===== src/rtl/posit_encoder_pkg.sv =====
// Shared posit definitions: sign type, default word configuration,
// special encodings and the maxpos body helper.
package common;

    typedef enum logic {
        SIGN_POS = 1'b0,
        SIGN_NEG = 1'b1
    } sign_t;

    localparam int unsigned POSIT_N  = 16;
    localparam int unsigned POSIT_ES = 1;

    localparam logic [POSIT_N-1:0] POSIT_ZERO = '0;
    localparam logic [POSIT_N-1:0] POSIT_NAR  = {1'b1, {(POSIT_N-1){1'b0}}};

    // Largest body (all N-1 bits set) for an n-bit posit.
    function automatic logic [63:0] maxpos_body(input int unsigned n);
        maxpos_body = (64'd1 << (n - 1)) - 64'd1;
    endfunction

endpackage


===== src/rtl/posit_encoder_if.sv =====
// Field-side input and word-side output handshakes of the posit encoder.
interface posit_encoder_if #(
    parameter int unsigned N     = 16,
    parameter int unsigned W_REG = 6,
    parameter int unsigned W_EXP = 2,
    parameter int unsigned W_MAN = 16
);
    import common::*;

    logic                    in_valid;
    logic                    in_ready;
    sign_t                   in_sign;
    logic signed [W_REG-1:0] in_regime;
    logic signed [W_EXP-1:0] in_exponent;
    logic        [W_MAN-1:0] in_mantissa;
    logic                    in_zero;
    logic                    in_nar;
    logic                    out_valid;
    logic                    out_ready;
    logic        [N-1:0]     out_posit;

    modport master (
        output in_valid, in_sign, in_regime, in_exponent, in_mantissa,
               in_zero, in_nar, out_ready,
        input  in_ready, out_valid, out_posit
    );

    modport slave (
        input  in_valid, in_sign, in_regime, in_exponent, in_mantissa,
               in_zero, in_nar, out_ready,
        output in_ready, out_valid, out_posit
    );

endinterface


===== src/rtl/posit_encoder_round.sv =====
// Stage-2 combinational path: round-to-nearest-even on the kept body,
// clamp to maxpos/minpos, apply sign, then the zero/NaR overrides.
module posit_round
    import common::*;
#(
    parameter int unsigned N = 16
) (
    input  logic [N-2:0] keep_i,
    input  logic         guard_i,
    input  logic         sticky_i,
    input  logic         sat_max_i,
    input  logic         sat_min_i,
    input  sign_t        sign_i,
    input  logic         zero_i,
    input  logic         nar_i,
    output logic [N-1:0] posit_o
);

    localparam logic [N-2:0] BODY_MAX = (N-1)'(maxpos_body(N));
    localparam logic [N-2:0] BODY_MIN = {{(N-2){1'b0}}, 1'b1};
    localparam logic [N-1:0] WORD_NAR = {1'b1, {(N-1){1'b0}}};

    logic         round_up;
    logic [N-1:0] sum;
    logic [N-2:0] body;
    logic [N-1:0] word;

    always_comb begin
        round_up = guard_i & (sticky_i | keep_i[0]);
        sum      = {1'b0, keep_i} + {{(N-1){1'b0}}, round_up};
        body     = sum[N-2:0];
        if (sum[N-1] || sat_max_i) begin
            body = BODY_MAX;
        end
        // A nonzero value never collapses to the zero encoding.
        if (sat_min_i || body == '0) begin
            body = BODY_MIN;
        end
        word = {1'b0, body};
        if (sign_i == SIGN_NEG) begin
            word = -word;
        end
        if (nar_i) begin
            word = WORD_NAR;
        end else if (zero_i) begin
            word = '0;
        end
        posit_o = word;
    end

endmodule


===== src/rtl/posit_encoder.sv =====
// Two-stage posit encoder: stage 1 builds the regime/exponent/fraction body
// and extracts keep/guard/sticky; stage 2 rounds, clamps and signs.
module posit_encoder
    import common::*;
#(
    parameter int unsigned N     = POSIT_N,
    parameter int unsigned ES    = POSIT_ES,
    parameter int unsigned W_REG = 6,
    parameter int unsigned W_EXP = 2,
    parameter int unsigned W_MAN = 16
) (
    input logic             clk,
    input logic             rst,
    posit_encoder_if.slave  bus
);

    localparam int unsigned EW       = N - 1 + W_MAN + (1 << ES) + 2;
    localparam int unsigned RW       = W_REG + 1;
    localparam int unsigned EXP_DROP = W_EXP - ES;

    localparam logic signed [RW-1:0] K_MAX    = RW'(N - 2);
    localparam logic signed [RW-1:0] K_MIN    = -K_MAX;
    localparam logic signed [RW-1:0] ONE      = RW'(1);
    localparam logic signed [RW-1:0] TWO      = RW'(2);
    localparam logic        [EW-1:0] ALL_ONES = '1;
    localparam logic        [EW-1:0] TOP_ONE  = {1'b1, {(EW-1){1'b0}}};

    logic s1_valid_q, s1_valid_d, s2_valid_q, s2_valid_d;
    logic s1_adv, s2_adv;

    logic [N-2:0] s1_keep_q, s1_keep_d;
    logic         s1_guard_q, s1_guard_d, s1_sticky_q, s1_sticky_d;
    logic         s1_sat_max_q, s1_sat_max_d, s1_sat_min_q, s1_sat_min_d;
    logic         s1_zero_q, s1_zero_d, s1_nar_q, s1_nar_d;
    sign_t        s1_sign_q, s1_sign_d;
    logic [N-1:0] out_posit_q, out_posit_d, round_word;

    logic signed [RW-1:0] k_ext, run_len;
    logic        [EW-1:0] regime_bits, tail_bits, ext_body;

    assign s2_adv        = !s2_valid_q || bus.out_ready;
    assign s1_adv        = !s1_valid_q || s2_adv;
    assign bus.in_ready  = s1_adv;
    assign bus.out_valid = s2_valid_q;
    assign bus.out_posit = out_posit_q;

    // Regime run plus exponent/fraction tail, MSB at the top of the kept field.
    always_comb begin
        k_ext     = {bus.in_regime[W_REG-1], bus.in_regime};
        tail_bits = '0;
        tail_bits[EW-1 -: W_EXP+W_MAN] = {bus.in_exponent, bus.in_mantissa};
        tail_bits = tail_bits << EXP_DROP;
        if (!k_ext[RW-1]) begin
            run_len     = k_ext + TWO;
            regime_bits = ~(ALL_ONES >> unsigned'(k_ext + ONE));
        end else begin
            run_len     = ONE - k_ext;
            regime_bits = TOP_ONE >> unsigned'(-k_ext);
        end
        ext_body = regime_bits | (tail_bits >> unsigned'(run_len));
    end

    always_comb begin
        s1_valid_d   = s1_valid_q;
        s1_keep_d    = s1_keep_q;
        s1_guard_d   = s1_guard_q;
        s1_sticky_d  = s1_sticky_q;
        s1_sat_max_d = s1_sat_max_q;
        s1_sat_min_d = s1_sat_min_q;
        s1_sign_d    = s1_sign_q;
        s1_zero_d    = s1_zero_q;
        s1_nar_d     = s1_nar_q;
        if (s1_adv) begin
            s1_valid_d   = bus.in_valid;
            s1_keep_d    = ext_body[EW-1 -: N-1];
            s1_guard_d   = ext_body[EW-N];
            s1_sticky_d  = |ext_body[EW-N-1:0];
            s1_sat_max_d = k_ext > K_MAX;
            s1_sat_min_d = k_ext < K_MIN;
            s1_sign_d    = bus.in_sign;
            s1_zero_d    = bus.in_zero;
            s1_nar_d     = bus.in_nar;
        end
    end

    posit_round #(.N(N)) u_round (
        .keep_i    (s1_keep_q),
        .guard_i   (s1_guard_q),
        .sticky_i  (s1_sticky_q),
        .sat_max_i (s1_sat_max_q),
        .sat_min_i (s1_sat_min_q),
        .sign_i    (s1_sign_q),
        .zero_i    (s1_zero_q),
        .nar_i     (s1_nar_q),
        .posit_o   (round_word)
    );

    always_comb begin
        s2_valid_d  = s2_valid_q;
        out_posit_d = out_posit_q;
        if (s2_adv) begin
            s2_valid_d = s1_valid_q;
            if (s1_valid_q) begin
                out_posit_d = round_word;
            end
        end
    end

    always_ff @(posedge clk) begin
        if (rst) begin
            s1_valid_q   <= 1'b0;
            s2_valid_q   <= 1'b0;
            out_posit_q  <= '0;
            s1_keep_q    <= '0;
            s1_guard_q   <= 1'b0;
            s1_sticky_q  <= 1'b0;
            s1_sat_max_q <= 1'b0;
            s1_sat_min_q <= 1'b0;
            s1_sign_q    <= SIGN_POS;
            s1_zero_q    <= 1'b0;
            s1_nar_q     <= 1'b0;
        end else begin
            s1_valid_q   <= s1_valid_d;
            s2_valid_q   <= s2_valid_d;
            out_posit_q  <= out_posit_d;
            s1_keep_q    <= s1_keep_d;
            s1_guard_q   <= s1_guard_d;
            s1_sticky_q  <= s1_sticky_d;
            s1_sat_max_q <= s1_sat_max_d;
            s1_sat_min_q <= s1_sat_min_d;
            s1_sign_q    <= s1_sign_d;
            s1_zero_q    <= s1_zero_d;
            s1_nar_q     <= s1_nar_d;
        end
    end

endmodule


===== src/flat_wrapper.sv =====
// flat-port wrapper written by rule: the top's interface ports become plain ports
module posit_encoder_flat import common::*;
#(
    parameter int unsigned N     = POSIT_N,
    parameter int unsigned ES    = POSIT_ES,
    parameter int unsigned W_REG = 6,
    parameter int unsigned W_EXP = 2,
    parameter int unsigned W_MAN = 16
)
  (clk, rst, bus_in_valid, bus_in_sign, bus_in_regime, bus_in_exponent, bus_in_mantissa, bus_in_zero, bus_in_nar, bus_out_ready, bus_in_ready, bus_out_valid, bus_out_posit);
  posit_encoder_if #(.N(N), .W_REG(W_REG), .W_EXP(W_EXP), .W_MAN(W_MAN)) bus_i ();
  input logic clk;
  input logic rst;
  input wire logic [$bits(bus_i.in_valid)-1:0] bus_in_valid;
  input wire logic [$bits(bus_i.in_sign)-1:0] bus_in_sign;
  input wire logic [$bits(bus_i.in_regime)-1:0] bus_in_regime;
  input wire logic [$bits(bus_i.in_exponent)-1:0] bus_in_exponent;
  input wire logic [$bits(bus_i.in_mantissa)-1:0] bus_in_mantissa;
  input wire logic [$bits(bus_i.in_zero)-1:0] bus_in_zero;
  input wire logic [$bits(bus_i.in_nar)-1:0] bus_in_nar;
  input wire logic [$bits(bus_i.out_ready)-1:0] bus_out_ready;
  output wire logic [$bits(bus_i.in_ready)-1:0] bus_in_ready;
  output wire logic [$bits(bus_i.out_valid)-1:0] bus_out_valid;
  output wire logic [$bits(bus_i.out_posit)-1:0] bus_out_posit;
  assign bus_i.in_valid = bus_in_valid;
  assign bus_i.in_sign = bus_in_sign;
  assign bus_i.in_regime = bus_in_regime;
  assign bus_i.in_exponent = bus_in_exponent;
  assign bus_i.in_mantissa = bus_in_mantissa;
  assign bus_i.in_zero = bus_in_zero;
  assign bus_i.in_nar = bus_in_nar;
  assign bus_i.out_ready = bus_out_ready;
  assign bus_in_ready = bus_i.in_ready;
  assign bus_out_valid = bus_i.out_valid;
  assign bus_out_posit = bus_i.out_posit;
  posit_encoder #(.N(N), .ES(ES), .W_REG(W_REG), .W_EXP(W_EXP), .W_MAN(W_MAN)) u_core (.clk(clk), .rst(rst), .bus(bus_i));
endmodule

===== config.mk =====
export PLATFORM = sky130hd
export DESIGN_NAME = posit_encoder_flat
export DESIGN_NICKNAME = d
export VERILOG_FILES = /design/src/rtl/posit_encoder_pkg.sv /design/src/rtl/posit_encoder_if.sv /design/src/rtl/posit_encoder_round.sv /design/src/rtl/posit_encoder.sv /design/src/flat_wrapper.sv
export SDC_FILE = /design/constraint.sdc
export NUM_CORES = 1
export LEC_CHECK = 0
export CORE_UTILIZATION = 55
export DETAILED_ROUTE_END_ITERATION = 16
export HOLD_SLACK_MARGIN = 0.06
export PLACE_DENSITY = 0.78
export SYNTH_ARGS = -nofsm -noshare
export SYNTH_HDL_FRONTEND = slang
export SYNTH_HIERARCHICAL = 1
export SYNTH_SLANG_ARGS = --single-unit

===== constraint.sdc =====
create_clock -name clk -period 4.75 [get_ports clk]
set_input_delay 0.475 -clock clk [delete_from_list [all_inputs] [get_ports clk]]
set_output_delay 0.475 -clock clk [all_outputs]
set_load 0.05 [all_outputs]

Yosys cells after proc, flatten, opt, wreduce, memory -nomap -nowiden
Index checks and enable logic that the tools add are counted.
- flip-flop bits (word level): 40
- input bits: 31
- output and inout port bits: 18
- add/subtract/negate cells: 6
- $lt $le $gt $ge: 2
- shift operators: 3
- multiplexer cells: 7
- bitwise logic cells: 4
- reductions and logical operators: 9
- operators by type and width (kind ; count):
    $shr 35x7->35 const A ; 2
    $mux 16 ; 3
    $mux 35 ; 1
    $not 35->35 ; 1
    $or 35x35->35 ; 1
    $shr 35x7->35 ; 1
    $mux 15 ; 2
    $reduce_or 19->1 ; 1
    $add 15x1->16 ; 1
    $neg 15->16 ; 1
    $logic_not 15->1 ; 1
    $add 6x2->7 const B ; 1
    $add 6x3->7 const B ; 1
    $mux 7 ; 1
    $neg 6->7 ; 1
    $sub 2x6->7 const A ; 1
    $gt 6x5->1 const B ; 1
    $lt 6x5->1 const B ; 1
    $logic_or 1x1->1 ; 4
    $logic_not 1->1 ; 2
    $reduce_and 2->1 ; 1
    $and 1x1->1 ; 1
    $or 1x1->1 ; 1

Logic depth before layout (Yosys ltp)
Gate-level depths: netlist of run 1.
- depth after elaboration: 12
- depth in mapped cells: 21
- gate-level depth less buffers: 18

Hierarchy
The synthesis of run 1 kept the hierarchy.
- modules (own cells, without submodules) (module ; instances ; cells an instance ; area each (um^2)):
    posit_encoder ; 1 ; 421 ; 3228.1
    posit_round ; 1 ; 203 ; 1470.2

Worst setup path after synthesis of run 1
No wires, ideal clock.
- kind: register to register
- from: reg u_core.s1_keep_q[0]
- to: reg u_core.out_posit_q[14], in the netlist u_core/bus.out_posit[14]
- library setup time: 0.071 ns
- arrival time: 4.064 ns
- required time: 4.679 ns
- slack: 0.615 ns
- cell stages (with the launch flop): 21
- path buffers: 3
- cells stage by stage: dfxtp_1 o21a_1 ha_1 ha_1 and4_1 buf_2 nand3_2 nor3b_1 o211a_1 a21o_1 buf_2 buf_6 nor3_1 ha_1 nand2_1 nor2_1 a41oi_4 or4_1 a31oi_1 nand2_1 a21oi_1
- longest elaborated chain between the ends: 12
- RTL lines (item ; RTL line ; text):
    start, declared ; posit_encoder.sv:31 ; logic [N-2:0] s1_keep_q, s1_keep_d;
    start signal, assigned ; posit_encoder.sv:126 ; s1_keep_q <= s1_keep_d;
    $or 1x1->1 ; posit_encoder_round.sv:29 ; round_up = guard_i & (sticky_i | keep_i[0]);
    $and 1x1->1 ; posit_encoder_round.sv:29 ;
    $add 15x1->16 * ; posit_encoder_round.sv:30 ; sum = {1'b0, keep_i} + {{(N-1){1'b0}}, round_up};
    $logic_or 1x1->1 ; posit_encoder_round.sv:32 ; if (sum[N-1] || sat_max_i) begin
    $mux 15 * ; posit_encoder_round.sv:32 ;
    $logic_not 15->1 ; posit_encoder_round.sv:36 ; if (sat_min_i || body == '0) begin
    $logic_or 1x1->1 ; posit_encoder_round.sv:36 ;
    $mux 15 * ; posit_encoder_round.sv:36 ;
    $neg 15->16 ; posit_encoder_round.sv:41 ; word = -word;
    $mux 16 * ; posit_encoder_round.sv:40 ; if (sign_i == SIGN_NEG) begin
    $mux 16 * ; posit_encoder_round.sv:45 ; end else if (zero_i) begin
    $mux 16 * ; posit_encoder_round.sv:43 ; if (nar_i) begin
    via u_core.round_word[14] ; posit_encoder.sv:36 ; logic [N-1:0] out_posit_q, out_posit_d, round_word;
    end signal, assigned ; posit_encoder.sv:125 ; out_posit_q <= out_posit_d;
    end, declared ; posit_encoder.sv:36 ;
The timed path passes the listed nets; every way through them passes the cells marked *.
A chain may end at the register's enable or synchronous reset.

Final worst setup path of run 1
Same ends and word-level chain as after synthesis.

==> results.md, run 1 <==
- Final hold analysis gives a worst-case slack of about 0.46 ns.
- Routability-driven placement finished with a final weighted congestion of ~0.96.
- The clock-pin transition on the worst setup and hold timing paths is ~0.080 ns.
- The clock tree from TritonCTS is built.
- The instance count of the mapped netlist is 624.
- In the final routed layout, each cell accounts on average for between 15 and 20 um.
- The mean instance size in the synthesized netlist is ~7.5 um2.
- The TritonCTS sink count is 40.
- Dividing the detail-routed via count by the number of cells gives around 6.5.
- For this design the ratio of total power to cell area is 241 nW/um2.
- The count of final max-slew check failures is 0.
- The total congestion overflow is 0.
- The instance area after placement is 5070 um2.
- The initial standard-cell utilization of the core is approximately 57%.
- Yosys mapped a number of flops with a built-in enable equal to 0.
- For the pin with the worst max-slew slack, the measured transition is approximately 1.0 ns.
- Data arrives at the worst endpoint at 4.60 ns.
- The reg2reg setup slack is 0.38 ns.
- In the synthesized netlist the dominant register cell turns out to be dfxtp_1.
- After routing the design area is 5210 um2.
- The flow ran to the end, and the final reports show no timing, DRC or antenna violations.
- The area of the placeable core is 8260 um2.
- The capturing element type of the critical path is a flop.
- Synthesis instantiated 88 different standard cells from the library.
- The critical path startpoint is u_core/s1_keep_q[0].
- The horizontal die dimension is roughly 94 um.
- The number of antenna violations at the first check in global routing is 0.
- The static leakage power is between 1.5 and 2 nW.
- In this run the count of I/O pins placed on the die edge is between 40 and 50.
- The wire length of the first global-routing pass is about 22 mm.
- The achievable frequency is approximately 230 MHz.
- The fraction of the core area covered by cells at the end of the flow is 63.1%.
- The number of gates resized after CTS was 0.
- The total track usage is a little under a third.
- The remaining routing DRC violations is 0.
- After layout, the worst path uses between 90 and 100% of the clock period.
- For the final routed database, the setup TNS stands at 0 ns.
- In this run the remaining antenna-violating nets after routing total 0.
- The critical path is of the reg -> reg type.
- The diode insertion count for antenna repair is 0.
- Along the worst path, the maximum fanout reaches 9.
- The TritonCTS buffer count is 5.
- After the flow finishes, the layout carries non-filler instances totaling roughly 750.
- The clock latency on the worst-skew pair is approximately 0.3 ns.
- The final hold violation count is 0.
- Headroom to the max-slew limit came out at between 30% and 40%.
- The number of buffers added on ports is 47.
- The peak ir drop on the vdd network is 112 uV.
- In this run the vertical extent of the chip is between 90 and 100 um.
- The number of DRC markers after the initial detailed-route iteration is a little over 300.
- For this run, the number of Yosys warnings is 6.
- The endpoint of the worst-slack reg-to-reg timing path is u_core/bus.out_posit[14].
- The total standard cell area after synthesis is 4700 um2.
- The number of setup violations in the final report is 0.
- The cell sitting at the root of the clock tree is a clkbuf_8.
- The share of flip-flops with an asynchronous set or reset after synthesis is 0%.
- Measured in cells, the most critical reg-to-reg path has a length of 16.
- The synthesis-stage register bit count is 40.
- The shortest clock period the worst path allows after layout is 4.37 ns.
- When the netlist entered floorplanning its net count stood at 669.
- The total number of placement rows is 33.
- The total via count after detailed routing is 4879.
- The number of placed instances with taps included is around 740.
- The data required time of the worst path is between 4 and 5 ns.
- The share of the Yosys chip area taken by registers is approximately 17%.
- Setup repair after global routing left no endpoint under its margin.
- After detailed routing, the total wire length is between 10 and 15 mm.
- The count of buffers added by post-CTS timing repair for setup is 0.
- Cells with a size suffix above 1 make up 11.1% of the layout.
- Relative to the synthesized area, the layout overhead comes to 10.9%.
- The pin count of the biggest net entering global routing is 41.
- After clock tree synthesis, the flow added hold-fix buffers numbering 0.
- The total number of H-tree levels is 2.
- The final HPWL from detailed placement is 9.86 mm.
- The floorplan die area is roughly 9000 um2.
- The timing endpoint of the critical path is u_core/bus.out_posit[14].
- For this run, the post-layout net count is ~700.
- The number of global-route vias before repair was around 4600.
- In this run the deepest clock path goes through 2 buffers.
- For this run, the detailed router's first-pass iteration total came to 5.
- The path class of the lowest-slack min-delay path is reg -> reg.
- The count of max-cap constraint violations is 0.
- Between clock sinks in the finished design, the worst skew comes to roughly 0.015 ns.
- The launch instance of the worst register-to-register path is u_core/s1_keep_q[0].
- The kind of start point of the critical path is a flop.
where the power goes:
group	switching, mW	internal (mW)	total, mW
Sequential	0.0466	0.361	0.407
Combinational	0.326	0.230	0.557
Clock	0.121	0.172	0.293
cells in the final DEF, fill, tap and decap left out, types with 13 or more instances in the layout:
master and count:
ha_1 13, clkdlybuf4s50_1 47, nor2_1 58, nor3_1 19, o21ai_0 28, inv_1 13
nand4_1 14, dfxtp_1 40, nand2_1 80, nand3_1 16, nor2b_1 16, mux2i_1 19
a21oi_1 51
logic make-up after synthesis:
kind of cell	Yosys count	share of synthesized area, %
AOI/OAI and AO/OA	189	28.8
xor gates and xnor gates	17	3.33
adders and majority gates	14	3.73
buffers and inverters	65	7.83
DFF	40	17.0
muxes	36	10.8
and+or+nand+nor	263	28.4
state kept, by name (all words and copies together), names as in the netlist:
name and count:
u_core/bus.out_posit 16, u_core/s1_keep_q 15, u_core/bus.out_valid 1, u_core/s1_guard_q 1
u_core/s1_nar_q 1, u_core/s1_sat_max_q 1, u_core/s1_sat_min_q 1, u_core/s1_sign_q 1
u_core/s1_sticky_q 1, u_core/s1_valid_q 1, u_core/s1_zero_q 1
worst min-delay path by stage:
stage / from / to / slack [ns] / cells past startpoint
finish: u_core/bus.out_posit[9] / u_core/bus.out_posit[9] / 0.46 / 2
CTS: u_core/bus.out_posit[4] / u_core/bus.out_posit[4] / 0.46 / 2
floorplan: u_core/s1_nar_q / u_core/s1_nar_q / 0.45 / 2
global placement: u_core/bus.out_posit[8] / u_core/bus.out_posit[8] / 0.44 / 2
global route: u_core/bus.out_posit[1] / u_core/bus.out_posit[1] / 0.48 / 2
detailed placement: u_core/bus.out_posit[4] / u_core/bus.out_posit[4] / 0.45 / 2
routing by layer:
metal  vias up  global-route usage, %  share of wire [%]
met5         -                      0                  0
met4         0                   15.1                3.8
met3        40                   2.98                3.8
met2       168                   52.2                 49
met1      2308                   37.2                 43
li1       2363                      -                  -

-------

What you should do:
Above are the entries. Copy exactly the part that opens with the line containing "- required time: 4.679 ns" and closes with the line containing "start, declared ;", and no more.

Task response:
- required time: 4.679 ns
- slack: 0.615 ns
- cell stages (with the launch flop): 21
- path buffers: 3
- cells stage by stage: dfxtp_1 o21a_1 ha_1 ha_1 and4_1 buf_2 nand3_2 nor3b_1 o211a_1 a21o_1 buf_2 buf_6 nor3_1 ha_1 nand2_1 nor2_1 a41oi_4 or4_1 a31oi_1 nand2_1 a21oi_1
- longest elaborated chain between the ends: 12
- RTL lines (item ; RTL line ; text):
    start, declared ; posit_encoder.sv:31 ; logic [N-2:0] s1_keep_q, s1_keep_d;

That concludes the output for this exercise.